The man page for wc doesn't mention any such functionality. You can whip up a script (or probably use pipes and awk) to change the appearance of the output. – Karilla 29/12, 2016 at 18:36

Pipe it to tail +2 to skip the first line. – Chilson 29/12, 2016 at 18:43

@Barmar: That's unreliable. It only prints the total line if there's more than one file. And at least on my system, the total line is printed last -- as POSIX specifically requires. ipo: Do you really get the output you show, with the 10 total line at the top? – Archerfish 29/12, 2016 at 20:16

Based on your comments, I think you're seeing 10 total at the top because you're sorting the output. You need to mention that in the question. Show us the exact command you're running, and its exact output. And $directory-path is not a valid variable name. – Archerfish 29/12, 2016 at 22:18

Yet a `sed` solution!

1. short and quick

As total are comming on last line, $d is the sed command for deleting last line.
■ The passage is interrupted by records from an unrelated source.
Background: an optimization exercise with open tools, aiming at small area and few clock cycles. Do not read the settings as production practice. Only simulation tests tie the RTL to the original design; equivalence was not proved. Power and IR drop assume default switching activity.

==> design/flow/design.v <==
package ubsp_pkg;
  typedef enum logic [3:0] {
    PH_MAGIC, PH_HLEN, PH_TEXT, PH_NREF, PH_RLNAME, PH_RNAME,
    PH_RLREF, PH_CORE, PH_PAYLOAD, PH_DONE, PH_ERROR
  } phase_t;
  localparam logic [2:0] KIND_NAME  = 3'd0;
  localparam logic [2:0] KIND_BASE  = 3'd1;
  localparam logic [2:0] KIND_QUAL  = 3'd2;
  localparam logic [2:0] KIND_DONE  = 3'd3;
  localparam logic [2:0] KIND_END   = 3'd4;
  localparam logic [2:0] KIND_ERROR = 3'd5;
  localparam logic [3:0] ERR_MAGIC_SHORT   = 4'd1;
  localparam logic [3:0] ERR_NOT_BAM       = 4'd2;
  localparam logic [3:0] ERR_HLEN_SHORT    = 4'd3;
  localparam logic [3:0] ERR_HLEN_NEG      = 4'd4;
  localparam logic [3:0] ERR_TEXT_SHORT    = 4'd5;
  localparam logic [3:0] ERR_NREF_SHORT    = 4'd6;
  localparam logic [3:0] ERR_NREF_NEG      = 4'd7;
  localparam logic [3:0] ERR_REFHDR_SHORT  = 4'd8;
  localparam logic [3:0] ERR_REFNAME_BAD   = 4'd9;
  localparam logic [3:0] ERR_REFENT_SHORT  = 4'd10;
  localparam logic [3:0] ERR_RECORD_SHORT  = 4'd11;
  localparam logic [3:0] ERR_CORRUPT       = 4'd12;
  localparam logic [3:0] ERR_PAYLOAD_SHORT = 4'd13;
  localparam logic [3:0] ERR_ALIGNED       = 4'd14;
  localparam logic [3:0] ERR_LAYOUT        = 4'd15;
  localparam logic [31:0] BAM_MAGIC    = 32'h014D_4142;
  localparam logic [31:0] CORE_MIN     = 32'd32;
  localparam logic [5:0]  CORE_LAST    = 6'd35;
  localparam logic [7:0]  QUAL_OFFSET  = 8'd33;
  localparam logic [7:0]  QUAL_ABSENT  = 8'hff;
  localparam logic [31:0] NO_COORD     = 32'hffff_ffff;
  typedef struct packed {
    logic [7:0] in_byte;
    logic       end_of_stream;
  } in_word_t;
  typedef struct packed {
    logic [2:0]  kind;
    logic [7:0]  out_char;
    logic [30:0] seq_length;
    logic        qual_ok;
    logic [3:0]  error_code;
    logic        out_last;
  } out_word_t;
  typedef struct packed {
    logic [1:0] cnt;
    out_word_t  res0;
    out_word_t  res1;
  } ubsp_step_t;
  function automatic logic [47:0] mk_res(logic [2:0] k, logic [7:0] ch, logic [30:0] len,
                                         logic q, logic [3:0] e);
    mk_res = {k, ch, len, q, e, 1'b0};
  endfunction
  function automatic logic [7:0] nt_decode(logic [3:0] code);
    logic [7:0] c;
    unique case (code)
      4'd1:    c = "A";
      4'd2:    c = "C";
      4'd4:    c = "G";
      4'd8:    c = "T";
      default: c = "N";
    endcase
    nt_decode = c;
  endfunction
endpackage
wc -l $directory-path/*.txt | sed '$d'

2. with header line addition:

wc -l $directory-path/*.txt | sed '$d;1ilines total'

Unfortunely, there is no alignment.

3. With alignment: formatting left column at 11 char width.

wc -l $directory-path/*.txt |
    sed -e '
        s/^ *\([0-9]\+\)/          \1/;
        s/^ *\([0-9 ]\{11\}\) /\1 /;
        /^ *[0-9]\+ total$/d;
        1i\      lines filename'

Will do the job

      lines file
          5 ./directory/1.txt
          3 ./directory/2.txt
          2 ./directory/3.txt

4. But if really your `wc` version could put total on 1st line:

This one is for fun, because I don't belive there is a wc version that put total on 1st line, but...
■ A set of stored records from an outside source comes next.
What follows belongs to an exercise in optimizing a design on an open flow for small area and a short achievable clock period; a production flow would make more cautious choices.
RTL that was checked went through simulation tests only; none was proved equivalent to the original.
Power and IR drop assume default switching activity.

Setup of the previous run:
Design biq_top, start of the top module:
module biq_top (
    input  logic                 clk,
    input  logic                 rst_clk,
    input  logic                 global_flush,
    input  logic                 dispatch_stall,
    input  logic                 in_vld,
    input  biq_pkg::pipe_t       in_pipe,
    input  biq_pkg::iid_t        in_iid,
    input  biq_pkg::opcode_t     in_opcode,
    input  biq_pkg::funct7_t     in_funct7,
    input  biq_pkg::funct3_t     in_funct3,
    input  biq_pkg::xlen_t       in_pc,
    input  logic                 in_psrc1_vld,
    input  logic                 in_psrc1_ready,
    input  biq_pkg::preg_t       in_psrc1,
    input  logic                 in_psrc2_vld,
    input  logic                 in_psrc2_ready,
    input  biq_pkg::preg_t       in_psrc2,
    input  logic                 in_pdst_vld,
    input  biq_pkg::preg_t       in_pdst,
    input  logic                 in_imm_vld,
    input  biq_pkg::xlen_t       in_imm,
    input  biq_pkg::wake_vld_t   wake_vld,
    input  biq_pkg::wake_preg_t  wake_preg,
    output logic                 biq_stall,
    output logic                 biq_vld,
    output biq_pkg::iid_t        biq_iid,
    output biq_pkg::opcode_t     biq_opcode,
    output biq_pkg::funct7_t     biq_funct7,
    output biq_pkg::funct3_t     biq_funct3,
    output biq_pkg::xlen_t       biq_pc,
    output logic                 biq_psrc1_vld,
    output biq_pkg::preg_t       biq_psrc1,
    output logic                 biq_psrc2_vld,
    output biq_pkg::preg_t       biq_psrc2,
    output logic                 biq_pdst_vld,
    output biq_pkg::preg_t       biq_pdst,
    output logic                 biq_imm_vld,
    output biq_pkg::xlen_t       biq_imm
);
Size: about 710 flip-flops, roughly 390 I/O pins.
==> flow/config.mk <==
export PLATFORM = sky130hd
export DESIGN_NAME = biq_top
export DESIGN_NICKNAME = biq_top
export VERILOG_FILES = /design/flow/design.v
export SDC_FILE = /design/flow/constraint.sdc
export NUM_CORES = 4
export LEC_CHECK = 0
export CAP_MARGIN = 20
export CORE_MARGIN = 2
export CORE_UTILIZATION = 60
export CTS_BUF_LIST = sky130_fd_sc_hd__clkbuf_8
export SETUP_SLACK_MARGIN = 2.0
export SLEW_MARGIN = 20
==> flow/constraint.sdc <==
create_clock -name core_clock -period 4.0 [get_ports {clk}]
set_input_delay 0.8000 -clock core_clock [delete_from_list [all_inputs] [get_ports {clk}]]
set_output_delay 0.8000 -clock core_clock [all_outputs]
set_load 0.01 [all_outputs]
standard.sh (not shown) runs the stock make flow with config.mk's settings and CLKGATE_MAP_FILE= SYNTH_SCRIPT=/design/flow/synth_recipe.tcl, a recipe that flattens the netlist after the stock synthesis.
==> flow/flow/run.sh <==
#!/bin/bash
set -euo pipefail
export BUFFER_PORTS_ARGS="-buffer_cell sky130_fd_sc_hd__buf_2"
export CTS_ARGS="-sink_clustering_enable -repair_clock_nets -dont_use_dummy_load"
bash standard.sh finish > flow_standard.log 2>&1
Changes in the current run relative to the previous run:
Settings: CORE_UTILIZATION changed from 60 to 40; CTS_BUF_LIST changed from sky130_fd_sc_hd__clkbuf_8 to sky130_fd_sc_hd__clkbuf_4 sky130_fd_sc_hd__clkbuf_8 sky130_fd_sc_hd__clkbuf_16.
--- outcome ---
- The previous run → the current run: number of inserted filler cells in the final layout saw an increase, utilization down 22 points, worst setup slack moved up.

---

run 1:
biq_top, a different RTL version from the one above (not shown whole).
Size: ~1800 cells after synthesis, roughly 720 flip-flops, roughly 390 I/O pins.
clock: 4.0 ns
lec_check: 0
cap_margin: 20
core_margin: 2
core_utilization: 60
setup_slack_margin: 2.0
slew_margin: 20
==> flow/flow/run.sh <==
#!/bin/bash
set -euo pipefail
export BUFFER_PORTS_ARGS="-buffer_cell sky130_fd_sc_hd__buf_2"
bash standard.sh finish > flow_standard.log 2>&1
What run 2 does differently from run 1 at the input level:
- CORE_UTILIZATION: 60 -> 40
==> comparison <==
Total leakage power went up slightly going from run 1 to run 2.
Run 2 ended with less fmax than run 1.
The total die area of run 2 was inferior to that of run 1.
Of run 1 and run 2, run 1 shows the higher per-cell routed wire length, with run 2 below it.
Of run 1 and run 2, the run reporting the higher sequential share of layout area was run 1.
### run 2 -> run 3
- SETUP_SLACK_MARGIN no longer set, was 2.0
### Flow results
- Critical setup path kind = primary input to flip-flop: run 3; critical setup path kind = flip-flop to flip-flop: run 2
- Diff run 3 and run 2: number of logic stages on the critical path including buffering lower in run 2
- Final cell count without fillers in run 3 is 0.42% lower than in run 2
- Reported for run 3 and run 2, die extent in y turned out identical to the last digit.
No functional check of the RTL was part of any run of this note.

---

== job 3191 ==
RTL: one of the versions met above, not the one the previous note started from.
Size in the first run: about 710 flip-flops, roughly 390 I/O pins, about 27000 sq um of cells after synthesis.
Settings: LEC_CHECK=0, CAP_MARGIN=20, CORE_MARGIN=2, CORE_UTILIZATION=40, SETUP_SLACK_MARGIN=1.9, SLEW_MARGIN=20; clock period 4.0 ns.
==> flow/flow/run.sh <==
#!/bin/bash
set -euo pipefail
export BUFFER_PORTS_ARGS="-buffer_cell sky130_fd_sc_hd__buf_2"
export CTS_ARGS="-sink_clustering_enable -repair_clock_nets -dont_use_dummy_load"
bash standard.sh finish > flow_standard.log 2>&1
Changes in job 5436 relative to job 3191:
- changing CORE_UTILIZATION from 40 to 60
- changing SETUP_SLACK_MARGIN from 1.9 to 2.0
## What came out
Re proportion of power drawn by the clock network: job 5436 is 1.1 points down on job 3191.
On job 5436: power density relative to cell area is 0.43% lower than what job 3191 gave.
Share of final layout cell area taken by non-clock buffers (job 5436 over job 3191): increase, 0.32 points
Summary of job 5436 over job 3191: combinational share of power went up 0.4 points; smallest hold slack went down 0.037 ns; total power went down about 1.1%; met2 capacity usage during global routing went up 12 points.
Edits applied to the flow inputs when going from job 5436 to job 5925:
- a change of CORE_UTILIZATION from 60 to 40
==> flow/flow/run.sh <==
#!/bin/bash
set -euo pipefail
export BUFFER_PORTS_ARGS="-buffer_cell sky130_fd_sc_hd__buf_2"
bash standard.sh finish > flow_standard.log 2>&1
Findings:
Die area: job 5925 vs job 5436 up 49%
From job 5436 to job 5925, number of hold violations in the final report did not move at all.
Relative to job 5436, final worst hold slack has decreased by 0.015 ns in job 5925.
Lower combinational fraction of design power goes to job 5925 over job 5436.
Row number of detailed-route iterations in the first pass: job 5925 higher / job 5436 lower
Job 5436 → job 5925: portion of the layout cell area used by clock cells rose by 2.0 points, share of cells above drive strength 1 increased 2.3 points, clock tree buffer count of the final layout went up 33, fraction of power consumed by the clock network now sits higher, total power went up 1.5 mW.
In the metrics for job 5436 and job 5925, the one carrying the lower global-route usage is job 5925.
This version drop total line everywhere and add header line at top of output.

wc -l $directory-path/*.txt |
    sed -e '
        s/^ *\([0-9]\+\)/          \1/;
        s/^ *\([0-9 ]\{11\}\) /\1 /;
        1{
            /^ *[0-9]\+ total$/ba;
            bb;
           :a;
            s/^.*$/      lines file/
        };
        bc;
       :b;
        1i\      lines file' -e '
       :c;
        /^ *[0-9]\+ total$/d
    '

This is more complicated because we won't drop 1st line, even if it's total line.

Jaenicke answered 30/12, 2016 at 0:0 Comment(5)
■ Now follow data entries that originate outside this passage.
Context: an optimization exercise on an open-source flow, tuned for small area and a short achievable clock period. The choices shown serve that exercise and are no tape-out recipe.
The RTL was checked by simulation tests, not by an equivalence proof against the original design.
Power and IR drop assume default switching activity.

### flow/design.v
package stream_fifo_pkg;
  localparam int PHASE_BITS = 3;
endpackage
module stream_fifo #(
  parameter int WIDTH = 16,
  parameter int DEPTH = 256
) (
  input  logic                       clock,
  input  logic                       reset,
  input  logic [WIDTH-1:0]           in_data,
  input  logic                       in_valid,
  output logic                       in_ready,
  output logic [WIDTH-1:0]           out_data,
  output logic                       out_valid,
  input  logic                       out_ready,
  output logic [$clog2(DEPTH):0]     count,
  output logic                       full,
  output logic                       empty
);
  localparam int AW    = $clog2(DEPTH);
  localparam int CW    = AW + 1;
  localparam int PW    = stream_fifo_pkg::PHASE_BITS;
  localparam int NPH   = 1 << PW;
  localparam int LW    = AW - PW;
  localparam int NLOOP = 1 << LW;
  logic [PW-1:0]        ph_b;       
  logic [NPH-1:0]       ph_oh;
  logic                 v1;         
  logic [WIDTH-1:0]     p1d;
  logic [AW-1:0]        tw_b;       
  logic [NPH-1:0]       tw_oh;
  logic [AW-1:0]        rh_b;       
  logic [NPH-1:0]       rh_oh;
  logic [CW-1:0]        nst;        
  logic [NPH*WIDTH-1:0] wd;         
  logic [NPH-1:0]       wv;
  logic [NPH*WIDTH-1:0] rd;         
  logic [NPH-1:0]       rv;         
  logic [NPH-1:0]       sv;         
  logic [WIDTH-1:0]     inj_q;      
  logic [NLOOP-1:0]     inj_sel;    
  logic [NLOOP-1:0]     cap_sel;    
  logic                 fwd_q;      
  logic [WIDTH-1:0]     hq;
  logic                 hv;
  logic                 full_q, empty_q, rdy_q;
  logic [CW-1:0]        cnt_q;
  logic [NLOOP*WIDTH-1:0] tap1;
  genvar gb;
  generate
    for (gb = 0; gb < NLOOP; gb++) begin : g_loop
      logic [NPH*WIDTH-1:0] sh;
      always_ff @(posedge clock) begin
        if (inj_sel[gb])
          sh <= {inj_q, sh[NPH*WIDTH-1:WIDTH]};
        else
          sh <= {sh[WIDTH-1:0], sh[NPH*WIDTH-1:WIDTH]};
      end
      assign tap1[gb*WIDTH +: WIDTH] = sh[2*WIDTH-1:WIDTH];
    end
  endgenerate
  function automatic logic [NPH-1:0] rotl(input logic [NPH-1:0] x, input int k);
    logic [2*NPH-1:0] y;
    y = {x, x} << k;
    rotl = y[2*NPH-1:NPH];
  endfunction
  function automatic logic [WIDTH-1:0] pick_w(input logic [NPH*WIDTH-1:0] v,
                                              input logic [NPH-1:0] oh);
    logic [WIDTH-1:0] acc;
    acc = '0;
    for (int i = 0; i < NPH; i++)
      acc = acc | (v[i*WIDTH +: WIDTH] & {WIDTH{oh[i]}});
    pick_w = acc;
  endfunction
  function automatic logic [NLOOP-1:0] dec_loop(input logic [LW-1:0] l);
    dec_loop = NLOOP'(1) << l;
  endfunction
  function automatic logic [LW-1:0] pend_loop(input logic [PW-1:0] j,
                                              input logic [AW-1:0] t);
    pend_loop = (j >= t[PW-1:0]) ? t[AW-1:PW] - LW'(1) : t[AW-1:PW];
  endfunction
  logic             accept, pop, avail, mv, byp, spec, cap_we;
  logic             lt_n, eq_n, gt_n;
  logic [NPH-1:0]   c_oh;                
  logic [WIDTH-1:0] mv_data, cap_data, tap_data, stg_data;
  assign accept = in_valid && rdy_q;
  assign pop    = hv && out_ready;
  assign lt_n = nst < CW'(NPH);
  assign eq_n = nst == CW'(NPH);
  assign gt_n = nst > CW'(NPH);
  assign avail   = |(rh_oh & rv);
  assign mv      = avail && (!hv || out_ready);
  assign mv_data = pick_w(rd, rh_oh);
  assign byp     = v1 && (lt_n || (eq_n && mv));
  assign c_oh = rotl(ph_oh, 1);
  always_comb begin
    tap_data = '0;
    for (int b = 0; b < NLOOP; b++)
      tap_data = tap_data | (tap1[b*WIDTH +: WIDTH] & {WIDTH{cap_sel[b]}});
  end
  assign stg_data = pick_w(wd, c_oh);
  assign cap_data = fwd_q ? stg_data : tap_data;
  assign spec   = |(c_oh & rh_oh & rv);
  assign cap_we = spec ? (mv && gt_n) : |(c_oh & sv);
  logic [AW-1:0]    tw_n;
  logic [PW-1:0]    ph1, ph2;
  logic [NPH-1:0]   i_oh, k_oh;
  logic             i_pend;
  logic [WIDTH-1:0] i_data;
  logic [LW-1:0]    t_loop0, t_loop1;
  logic             fwd0, fwd1, k_pend;
  logic [LW-1:0]    k_pl;
  assign tw_n = tw_b + AW'(v1);
  assign ph1  = ph_b + PW'(1);
  assign ph2  = ph_b + PW'(2);
  assign i_oh = rotl(ph_oh, 1);
  assign k_oh = rotl(ph_oh, 2);
  assign i_pend = |(i_oh & (wv | (tw_oh & {NPH{v1}})));
  assign i_data = |(i_oh & tw_oh) && v1 ? p1d : pick_w(wd, i_oh);
  assign k_pend = |(k_oh & (wv | (tw_oh & {NPH{v1}})));
  assign k_pl   = pend_loop(ph2, tw_n);
  always_comb begin
    logic [AW-1:0] r0, r1, t0, t1;
    logic [PW-1:0] o0, o1;
    logic          h0, h1;
    r0 = rh_b;
    r1 = rh_b + AW'(1);
    h0 = |(k_oh & (rv | (tw_oh & {NPH{v1 && lt_n}})));
    h1 = |(k_oh & (rv | (tw_oh & {NPH{v1 && (lt_n || eq_n)}})));
    o0 = ph2 - r0[PW-1:0];
    o1 = ph2 - r1[PW-1:0];
    t0 = r0 + AW'(o0) + ((o0 == '0 && h0) ? AW'(NPH) : AW'(0));
    t1 = r1 + AW'(o1) + ((o1 == '0 && h1) ? AW'(NPH) : AW'(0));
    t_loop0 = t0[AW-1:PW];
    t_loop1 = t1[AW-1:PW];
  end
  assign fwd0 = k_pend && (k_pl == t_loop0);
  assign fwd1 = k_pend && (k_pl == t_loop1);
  always_ff @(posedge clock) begin
    p1d   <= in_data;
    inj_q <= i_data;
    if (mv)
      hq <= mv_data;
    for (int i = 0; i < NPH; i++) begin
      if (v1 && tw_oh[i])
        wd[i*WIDTH +: WIDTH] <= p1d;
      if (byp && tw_oh[i])
        rd[i*WIDTH +: WIDTH] <= p1d;
      else if (cap_we && c_oh[i])
        rd[i*WIDTH +: WIDTH] <= cap_data;
    end
  end
  always_ff @(posedge clock) begin
    if (reset) begin
      ph_b    <= '0;
      ph_oh   <= NPH'(1);
      v1      <= 1'b0;
      tw_b    <= '0;
      tw_oh   <= NPH'(1);
      rh_b    <= '0;
      rh_oh   <= NPH'(1);
      nst     <= '0;
      wv      <= '0;
      rv      <= '0;
      sv      <= '0;
      inj_sel <= '0;
      cap_sel <= '0;
      fwd_q   <= 1'b0;
      hv      <= 1'b0;
      cnt_q   <= '0;
      full_q  <= 1'b0;
      empty_q <= 1'b1;
      rdy_q   <= 1'b1;
    end else begin
      ph_b  <= ph1;
      ph_oh <= rotl(ph_oh, 1);
      v1    <= accept;
      if (v1) begin
        tw_b  <= tw_b + AW'(1);
        tw_oh <= rotl(tw_oh, 1);
      end
      if (mv) begin
        rh_b  <= rh_b + AW'(1);
        rh_oh <= rotl(rh_oh, 1);
      end
      nst <= nst + CW'(v1) - CW'(mv);
      for (int i = 0; i < NPH; i++) begin
        if (v1 && tw_oh[i])
          wv[i] <= 1'b1;
        else if (ph_oh[i])
          wv[i] <= 1'b0;
        if (byp && tw_oh[i]) begin
          rv[i] <= 1'b1;
          sv[i] <= 1'b1;
        end else if (cap_we && c_oh[i]) begin
          rv[i] <= 1'b1;
          sv[i] <= 1'b1;
        end else if (mv && rh_oh[i]) begin
          rv[i] <= 1'b0;
          sv[i] <= gt_n;
        end
      end
      inj_sel <= i_pend ? dec_loop(pend_loop(ph1, tw_n)) : '0;
      cap_sel <= mv ? dec_loop(t_loop1) : dec_loop(t_loop0);
      fwd_q   <= mv ? fwd1 : fwd0;
      hv      <= mv || (hv && !out_ready);
      cnt_q   <= cnt_q + CW'(accept) - CW'(pop);
      full_q  <= (cnt_q == CW'(DEPTH - 1) && accept && !pop) || (full_q && !pop);
      rdy_q   <= !((cnt_q == CW'(DEPTH - 1) && accept && !pop) || (full_q && !pop));
      empty_q <= (cnt_q == CW'(1) && pop && !accept) || (empty_q && !accept);
    end
  end
  assign in_ready  = rdy_q;
  assign full      = full_q;
  assign empty     = empty_q;
  assign count     = cnt_q;
  assign out_valid = hv;
  assign out_data  = hq;
endmodule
I'm reasonably sure he's seeing the total on the first line because he's sorting the output. He's mentioned this in comments, but needs to say so in the question. And there's no indication that he wants or needs the "lines filename" header that your solutions produce. – Archerfish 30/12, 2016 at 0:22

Seems too complicated for such a small operation. – Bamford 30/12, 2016 at 1:21

@KeithThompson Asker said: For example, instead of "10", the word "lines" and instead of "total" the word "file" ! – Jaenicke 30/12, 2016 at 7:29

@Bamford It seem complicated because you won't try to understand. I'ts not as simple, but it's very quick and work as standalone solution – Jaenicke 30/12, 2016 at 7:30

@Bamford Ok, there is a simplier sed version: 2 characters! – Jaenicke 30/12, 2016 at 7:39

This is actually fairly tricky.

I'm basing this on the GNU coreutils version of the wc command. Note that the total line is normally printed last, not first (see my comment on the question).

wc -l prints one line for each input file, consisting of the number of lines in the file followed by the name of the file. (The file name is omitted if there are no file name arguments; in that case it counts lines in stdin.)

If and only if there's more than one file name argument, it prints a final line containing the total number of lines and the word total. The documentation indicates no way to inhibit that summary line.

Other than the fact that it's preceded by other output, that line is indistinguishable from output for a file whose name happens to be total.

So to reliably filter out the total line, you'd have to read all the output of wc -l, and remove the final line only if the total length of the output is greater than 1. (Even that can fail if you have files with newlines in their names, but you can probably ignore that possibility.)

A more reliable method is to invoke wc -l on each file individually, avoiding the total line:

for file in $directory-path/*.txt ; do wc -l "$file" ; done

And if you want to sort the output (something you mentioned in a comment but not in your question):

for file in $directory-path/*.txt ; do wc -l "$file" ; done | sort -rn

If you happen to know that there are no files named total, a quick-and-dirty method is:

wc -l $directory-path/*.txt | grep -v ' total$'

If you want to run wc -l on all the files and then filter out the total line, here's a bash script that should do the job. Adjust the *.txt as needed.

#!/bin/bash

wc -l *.txt > .wc.out
lines=$(wc -l < .wc.out)
if [[ lines -eq 1 ]] ; then
    cat .wc.out
else
    (( lines-- ))
    head -n $lines .wc.out
fi
rm .wc.out

Another option is this Perl one-liner:

wc -l *.txt | perl -e '@lines = <>; pop @lines if scalar @lines > 1; print @lines'

@lines = <> slurps all the input into an array of strings. pop @lines discards the last line if there are more than one, i.e., if the last line is the total line.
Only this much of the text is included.